To build the package from scratch, e.g. because you want to contribute to it,
clone this repository, and then from the root of the repository, run
```console
    pip install -e . -v
```
This requires a C++ compiler to be installed with support for C++ 14.

This project uses [ruff](https://docs.astral.sh/ruff/) as a code formatter and
linter. Ruff is run automatically via GitHub actions on new commits, please
consider running locally (preferably via a pre-commit hook) to notice and fix
any errors early on.


Running the tests
-----------------

The test suite uses the standard Python
[unittest](https://docs.python.org/3/library/unittest.html) framework.
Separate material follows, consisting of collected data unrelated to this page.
<file path="config.mk">
export PLATFORM = sky130hd
export DESIGN_NAME = sar_conv_seq
export DESIGN_NICKNAME = d
export VERILOG_FILES = /design/src/rtl/sar_conv_pkg.sv /design/src/rtl/sar_edge_qual.sv /design/src/rtl/sar_bit_engine.sv /design/src/rtl/sar_out_latch.sv /design/src/rtl/sar_conv_seq.sv
export SDC_FILE = /design/constraint.sdc
export NUM_CORES = 1
export LEC_CHECK = 0
export CORE_AREA = 3 3 76 78
export CTS_BUF_LIST = sky130_fd_sc_hd__clkbuf_4
export CTS_CLUSTER_DIAMETER = 50
export DETAILED_ROUTE_END_ITERATION = 16
export DIE_AREA = 0 0 79 81
export DONT_BUFFER_PORTS = 1
export PLACE_DENSITY = 0.4
export SYNTH_ARGS = -nofsm -noshare
export SYNTH_HDL_FRONTEND = slang
export SYNTH_SLANG_ARGS = --single-unit
</file>
<file path="constraint.sdc">
create_clock -name clk -period 2.3 [get_ports clk]
set_clock_uncertainty 0.15 [all_clocks]
set_input_delay 0.23 -clock clk [delete_from_list [all_inputs] [get_ports clk]]
set_output_delay 0.23 -clock clk [all_outputs]
set_load 0.01 [all_outputs]
</file>
--- config.mk ---
export PLATFORM = sky130hd
export DESIGN_NAME = tds_sequencer
export DESIGN_NICKNAME = d
export VERILOG_FILES = /design/src/rtl/tds_pkg.sv /design/src/rtl/tds_sync.sv /design/src/rtl/tds_coarse_ctr.sv /design/src/rtl/tds_window.sv /design/src/rtl/tds_sequencer.sv
export SDC_FILE = /design/constraint.sdc
export NUM_CORES = 1
export LEC_CHECK = 0
export BUFFER_PORTS_ARGS = -buffer_cell sky130_fd_sc_hd__buf_4
export CORE_MARGIN = 5
export CORE_UTILIZATION = 25
export DETAILED_ROUTE_END_ITERATION = 7
export GPL_TIMING_DRIVEN = 1
export PLACE_DENSITY = 0.43
export SLEW_MARGIN = 5
export SYNTH_ARGS = -nofsm -noshare
export SYNTH_HDL_FRONTEND = slang
export SYNTH_SLANG_ARGS = --single-unit
--- constraint.sdc ---
create_clock -name clk -period 2.8 [get_ports clk]
set_input_delay 0.56 -clock clk [delete_from_list [all_inputs] [get_ports clk]]
set_output_delay 0.56 -clock clk [all_outputs]
set_load 0.005 [all_outputs]
--- src/rtl/tds_pkg.sv ---
package tds_pkg;
   typedef enum logic [1:0] {
      ST_IDLE   = 2'd0,
      ST_DELAY  = 2'd1,
      ST_SAMPLE = 2'd2,
      ST_POST   = 2'd3
   } tds_state_e;
endpackage
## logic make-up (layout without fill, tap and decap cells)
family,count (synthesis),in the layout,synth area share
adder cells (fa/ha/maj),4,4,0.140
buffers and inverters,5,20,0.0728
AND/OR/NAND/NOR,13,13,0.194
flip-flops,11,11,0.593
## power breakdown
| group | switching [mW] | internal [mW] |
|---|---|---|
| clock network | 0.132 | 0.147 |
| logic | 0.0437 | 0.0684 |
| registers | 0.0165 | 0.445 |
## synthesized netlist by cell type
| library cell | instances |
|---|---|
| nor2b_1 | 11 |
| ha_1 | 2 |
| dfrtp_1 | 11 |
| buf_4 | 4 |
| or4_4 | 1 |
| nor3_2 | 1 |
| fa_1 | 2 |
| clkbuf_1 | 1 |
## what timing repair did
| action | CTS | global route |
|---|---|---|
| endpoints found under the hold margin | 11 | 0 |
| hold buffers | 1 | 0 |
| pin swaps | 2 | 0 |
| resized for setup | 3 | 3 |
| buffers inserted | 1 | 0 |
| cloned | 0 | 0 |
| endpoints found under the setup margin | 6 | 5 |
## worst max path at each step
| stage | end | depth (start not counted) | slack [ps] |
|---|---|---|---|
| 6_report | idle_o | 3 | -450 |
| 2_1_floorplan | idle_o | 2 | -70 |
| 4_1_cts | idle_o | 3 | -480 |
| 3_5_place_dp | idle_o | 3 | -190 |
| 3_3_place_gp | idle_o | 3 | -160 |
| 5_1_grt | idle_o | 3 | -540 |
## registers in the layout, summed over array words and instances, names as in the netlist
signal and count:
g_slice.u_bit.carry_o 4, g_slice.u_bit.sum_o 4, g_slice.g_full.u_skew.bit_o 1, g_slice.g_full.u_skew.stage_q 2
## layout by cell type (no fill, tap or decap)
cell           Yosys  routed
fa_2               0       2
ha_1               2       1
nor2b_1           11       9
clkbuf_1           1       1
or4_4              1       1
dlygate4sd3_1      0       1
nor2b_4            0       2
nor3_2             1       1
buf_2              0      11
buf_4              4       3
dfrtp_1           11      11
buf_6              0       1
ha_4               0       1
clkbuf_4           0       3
`src/rtl/irq_latch_pkg.sv`:
```
package irq_latch_pkg;
  localparam logic [7:0] OFS_EVENT = 8'h20;
  localparam logic [7:0] OFS_MASK  = 8'h24;
  localparam logic [7:0] OFS_CLEAR = 8'h28;
  localparam logic [7:0] OFS_LEVEL = 8'h2C;

  typedef enum logic [2:0] {
    SEL_EVENT,
    SEL_MASK,
    SEL_CLEAR,
    SEL_LEVEL,
    SEL_NONE
  } reg_sel_e;

  function automatic reg_sel_e decode_ofs(input logic [7:0] ofs);
    case (ofs)
      OFS_EVENT: decode_ofs = SEL_EVENT;
      OFS_MASK:  decode_ofs = SEL_MASK;
      OFS_CLEAR: decode_ofs = SEL_CLEAR;
      OFS_LEVEL: decode_ofs = SEL_LEVEL;
      default:   decode_ofs = SEL_NONE;
    endcase
  endfunction
endpackage

```
`src/rtl/irq_line_sync.sv`:
```
module irq_line_sync #(
  parameter int N_SRC  = 32,
  parameter int STAGES = 2
) (
  input  logic             clk,
  input  logic             rst_n,
  input  logic [N_SRC-1:0] async_i,
  output logic [N_SRC-1:0] sync_o
);
  logic [N_SRC-1:0] stage_q [STAGES];

  always_ff @(posedge clk or negedge rst_n) begin
    if (!rst_n) stage_q[0] <= '0;
    else        stage_q[0] <= async_i;
  end

  for (genvar s = 1; s < STAGES; s++) begin : g_stage
    always_ff @(posedge clk or negedge rst_n) begin
      if (!rst_n) stage_q[s] <= '0;
      else        stage_q[s] <= stage_q[s-1];
    end
  end

  assign sync_o = stage_q[STAGES-1];
endmodule

```
`src/rtl/irq_event_latch.sv`:
```
module irq_event_latch #(
  parameter int N_SRC = 32
) (
  input  logic             clk,
  input  logic             rst_n,
  input  logic [N_SRC-1:0] level_i,
  input  logic             clr_we_i,
  input  logic [N_SRC-1:0] clr_mask_i,
  output logic [N_SRC-1:0] rise_o,
  output logic [N_SRC-1:0] event_o
);
  logic [N_SRC-1:0] prev_q;
  logic [N_SRC-1:0] event_q, event_d;
  logic [N_SRC-1:0] kill;

  assign rise_o = level_i & ~prev_q;

  always_comb begin
    kill    = clr_we_i ? clr_mask_i : '0;
    event_d = (event_q & ~kill) | rise_o;
  end

  always_ff @(posedge clk or negedge rst_n) begin
    if (!rst_n) begin
      prev_q  <= '0;
      event_q <= '0;
    end else begin
      prev_q  <= level_i;
      event_q <= event_d;
    end
  end

  assign event_o = event_q;
endmodule

```
`src/rtl/irq_reg_file.sv`:
```
module irq_reg_file
  import irq_latch_pkg::*;
#(
  parameter int N_SRC  = 32,
  parameter int REG_W  = 32
) (
  input  logic             clk,
  input  logic             rst_n,
  input  logic             wr_i,
  input  logic             rd_i,
  input  logic [7:0]       addr_i,
  input  logic [REG_W-1:0] wdata_i,
  input  logic [N_SRC-1:0] event_i,
  input  logic [N_SRC-1:0] level_i,
  output logic [N_SRC-1:0] mask_o,
  output logic             clr_we_o,
  output logic [N_SRC-1:0] clr_mask_o,
  output logic [REG_W-1:0] rdata_o
);
  reg_sel_e         sel;
  logic [N_SRC-1:0] mask_q, mask_d;
  logic             mask_en;
  logic [REG_W-1:0] rdata_q, rdata_d;

  assign sel = decode_ofs(addr_i);

  always_comb begin
    mask_en = wr_i && (sel == SEL_MASK);
    mask_d  = wdata_i[N_SRC-1:0];
  end

  always_comb begin
    rdata_d = '0;
    case (sel)
      SEL_EVENT: rdata_d[N_SRC-1:0] = event_i;
      SEL_MASK:  rdata_d[N_SRC-1:0] = mask_q;
      SEL_LEVEL: rdata_d[N_SRC-1:0] = level_i;
      default:   rdata_d = '0;
    endcase
  end

  always_ff @(posedge clk or negedge rst_n) begin
    if (!rst_n)       mask_q <= '0;
    else if (mask_en) mask_q <= mask_d;
  end

  always_ff @(posedge clk or negedge rst_n) begin
    if (!rst_n)    rdata_q <= '0;
    else if (rd_i) rdata_q <= rdata_d;
  end

  assign clr_we_o   = wr_i && (sel == SEL_CLEAR);
  assign clr_mask_o = wdata_i[N_SRC-1:0];
  assign mask_o     = mask_q;
  assign rdata_o    = rdata_q;
endmodule

```
`src/rtl/irq_latch_regs.sv`:
```
module irq_latch_regs #(
  parameter int N_SRC     = 32,
  parameter int SYNC_STG  = 2
) (
  input  logic        clk,
  input  logic        rst_n,
  input  logic [31:0] irq_lines_i,
  input  logic        reg_wr_i,
  input  logic        reg_rd_i,
  input  logic [7:0]  reg_addr_i,
  input  logic [31:0] reg_wdata_i,
  output logic [31:0] reg_rdata_o,
  output logic        irq_req_o
);
  localparam int REG_W = 32;

  logic [1:0]       rst_pipe_q;
  logic             rst_n_sync;
  logic [N_SRC-1:0] level_q;
  logic [N_SRC-1:0] rise_pulse;
  logic [N_SRC-1:0] state_q;
  logic [N_SRC-1:0] enable_q;
  logic             clr_we;
  logic [N_SRC-1:0] clr_mask;

  always_ff @(posedge clk or negedge rst_n) begin
    if (!rst_n) rst_pipe_q <= '0;
    else        rst_pipe_q <= {rst_pipe_q[0], 1'b1};
  end
  assign rst_n_sync = rst_pipe_q[1];

  irq_line_sync #(.N_SRC(N_SRC), .STAGES(SYNC_STG)) u_sync (
    .clk     (clk),
    .rst_n   (rst_n_sync),
    .async_i (irq_lines_i[N_SRC-1:0]),
    .sync_o  (level_q)
  );

  irq_event_latch #(.N_SRC(N_SRC)) u_latch (
    .clk        (clk),
    .rst_n      (rst_n_sync),
    .level_i    (level_q),
    .clr_we_i   (clr_we),
    .clr_mask_i (clr_mask),
    .rise_o     (rise_pulse),
    .event_o    (state_q)
  );

  irq_reg_file #(.N_SRC(N_SRC), .REG_W(REG_W)) u_regs (
    .clk        (clk),
    .rst_n      (rst_n_sync),
    .wr_i       (reg_wr_i),
    .rd_i       (reg_rd_i),
    .addr_i     (reg_addr_i),
    .wdata_i    (reg_wdata_i),
    .event_i    (state_q),
    .level_i    (level_q),
    .mask_o     (enable_q),
    .clr_we_o   (clr_we),
    .clr_mask_o (clr_mask),
    .rdata_o    (reg_rdata_o)
  );

  assign irq_req_o = |((state_q | level_q) & enable_q);
endmodule

```
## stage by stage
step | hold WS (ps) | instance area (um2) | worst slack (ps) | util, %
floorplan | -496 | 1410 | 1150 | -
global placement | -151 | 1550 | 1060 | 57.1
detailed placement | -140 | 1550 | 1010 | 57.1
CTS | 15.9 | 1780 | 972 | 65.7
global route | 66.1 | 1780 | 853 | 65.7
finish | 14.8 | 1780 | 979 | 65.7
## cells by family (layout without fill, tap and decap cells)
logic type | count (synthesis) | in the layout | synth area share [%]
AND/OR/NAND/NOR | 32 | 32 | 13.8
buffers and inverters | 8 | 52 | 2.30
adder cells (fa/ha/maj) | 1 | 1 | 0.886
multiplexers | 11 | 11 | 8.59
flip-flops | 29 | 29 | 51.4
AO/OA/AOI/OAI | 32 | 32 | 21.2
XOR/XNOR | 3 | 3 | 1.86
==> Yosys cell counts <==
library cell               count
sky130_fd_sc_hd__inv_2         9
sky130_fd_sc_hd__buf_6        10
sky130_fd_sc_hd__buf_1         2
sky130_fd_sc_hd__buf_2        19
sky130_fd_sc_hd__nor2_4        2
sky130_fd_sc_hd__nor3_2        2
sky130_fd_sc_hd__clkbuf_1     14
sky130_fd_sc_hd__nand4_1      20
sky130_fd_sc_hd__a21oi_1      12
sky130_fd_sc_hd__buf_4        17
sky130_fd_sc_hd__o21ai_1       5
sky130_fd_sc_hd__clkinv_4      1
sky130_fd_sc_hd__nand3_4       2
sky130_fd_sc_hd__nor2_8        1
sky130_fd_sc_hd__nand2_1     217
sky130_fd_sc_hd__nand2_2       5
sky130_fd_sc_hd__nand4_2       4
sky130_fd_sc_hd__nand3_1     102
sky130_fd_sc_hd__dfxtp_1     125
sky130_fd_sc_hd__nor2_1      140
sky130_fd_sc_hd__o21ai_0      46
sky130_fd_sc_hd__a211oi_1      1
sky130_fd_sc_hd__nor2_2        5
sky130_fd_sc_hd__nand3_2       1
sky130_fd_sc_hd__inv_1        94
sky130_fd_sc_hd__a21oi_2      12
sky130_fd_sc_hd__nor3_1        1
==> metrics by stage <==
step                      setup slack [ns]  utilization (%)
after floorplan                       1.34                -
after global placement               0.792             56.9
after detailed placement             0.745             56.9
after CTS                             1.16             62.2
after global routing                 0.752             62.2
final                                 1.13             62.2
[src/rtl/gpio_edge_port.sv]
// Module: top of the edge-interrupt GPIO port. Decodes register
// writes into per-pin strobes, instantiates one cell per pin, muxes
// reads and ORs the pending flags into irq. Assumes a single write
// per cycle and combinational reads.
module gpio_edge_port
    import gpio_edge_pkg::*;
#(
    parameter int NPINS       = 8,
    parameter int SYNC_STAGES = 2
) (
    input  logic              clk,
    input  logic              rst_n,
    input  logic              wr_en,
    input  logic [ADDR_W-1:0] wr_addr,
    input  logic [NPINS-1:0]  wr_data,
    input  logic [ADDR_W-1:0] rd_addr,
    output logic [NPINS-1:0]  rd_data,
    input  logic [NPINS-1:0]  pin_in,
    output logic [NPINS-1:0]  pin_out,
    output logic [NPINS-1:0]  pin_oe,
    output logic              irq
);
    logic [NPINS-1:0] pin_s;
    logic [NPINS-1:0] dr_q;
    logic [NPINS-1:0] ddr_q;
    logic [NPINS-1:0] alt_q;
    logic [NPINS-1:0] ctl_q;
    logic [NPINS-1:0] pend_q;
    logic [NPINS-1:0] hit_w;
    logic [NPINS-1:0] oe_w;
    logic wr_dat;
    logic wr_dir;
    logic wr_alt;
    logic wr_ctl;

    gpio_edge_sync #(.W(NPINS), .STAGES(SYNC_STAGES)) i_sync (
        .clk   (clk),
        .rst_n (rst_n),
        .d     (pin_in),
        .q     (pin_s)
    );

    // Turn a bus write into one strobe per control register.
    always_comb begin
        wr_dat = wr_en && (wr_addr == REG_DATA);
        wr_dir = wr_en && (wr_addr == REG_DIR);
        wr_alt = wr_en && (wr_addr == REG_ALT);
        wr_ctl = wr_en && (wr_addr == REG_CTL);
    end

    for (genvar i = 0; i < NPINS; i++) begin : g_pin
        gpio_edge_cell i_cell (
            .clk    (clk),
            .rst_n  (rst_n),
            .wr_bit (wr_data[i]),
            .wr_dat (wr_dat),
            .wr_dir (wr_dir),
            .wr_alt (wr_alt),
            .wr_ctl (wr_ctl),
            .pin_s  (pin_s[i]),
            .dat_q  (dr_q[i]),
            .dir_q  (ddr_q[i]),
            .alt_q  (alt_q[i]),
            .ctl_q  (ctl_q[i]),
            .pend_q (pend_q[i]),
            .hit    (hit_w[i]),
            .drv_oe (oe_w[i])
        );
    end

    // Select the register named by rd_addr.
    always_comb begin
        case (rd_addr)
            REG_DATA: rd_data = dr_q;
            REG_DIR:  rd_data = ddr_q;
            REG_ALT:  rd_data = alt_q;
            REG_CTL:  rd_data = ctl_q;
            REG_PEND: rd_data = pend_q;
            default:  rd_data = '0;
        endcase
    end

    assign pin_out = dr_q;
    assign pin_oe  = oe_w;
    assign irq     = |pend_q;
endmodule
To run
the test suite, run the following command (from the root of the repository,
with the development environment activated):
```console
    python -m unittest discover -v .
```

When adding to the test suite, please adhere to the
[given/when/then](https://martinfowler.com/bliki/GivenWhenThen.html)
pattern. You can refer to the existing tests for an example.

Credits
-------

This package arose out of a personal desire to better understand both the
TM-score algorithm and the
[pybind11](https://pybind11.readthedocs.io/en/stable/index.html) library to
interface with C++ code. At this point in time it contains no original research
code.

If you use the package for research, you should cite the [original TM-score
papers](https://zhanggroup.org/TM-score/):

- Y. Zhang, J. Skolnick, _Scoring function for automated assessment of protein
  structure template quality_, Proteins, 57: 702-710 (2004).
- J. Xu, Y. Zhang, How significant is a protein structure similarity with
  TM-score=0.5? Bioinformatics, 26, 889-895 (2010).

License
-------

The original TM-align software (version 20210224, released under the MIT
license) is bundled with this repository (`src/extern/TMalign.cpp`). Some small
tweaks had to be made to compile the code on macOS and to embed it as a
library. This modifications are also released under the MIT license.

The rest of the codebase is released under the GPL v3 license.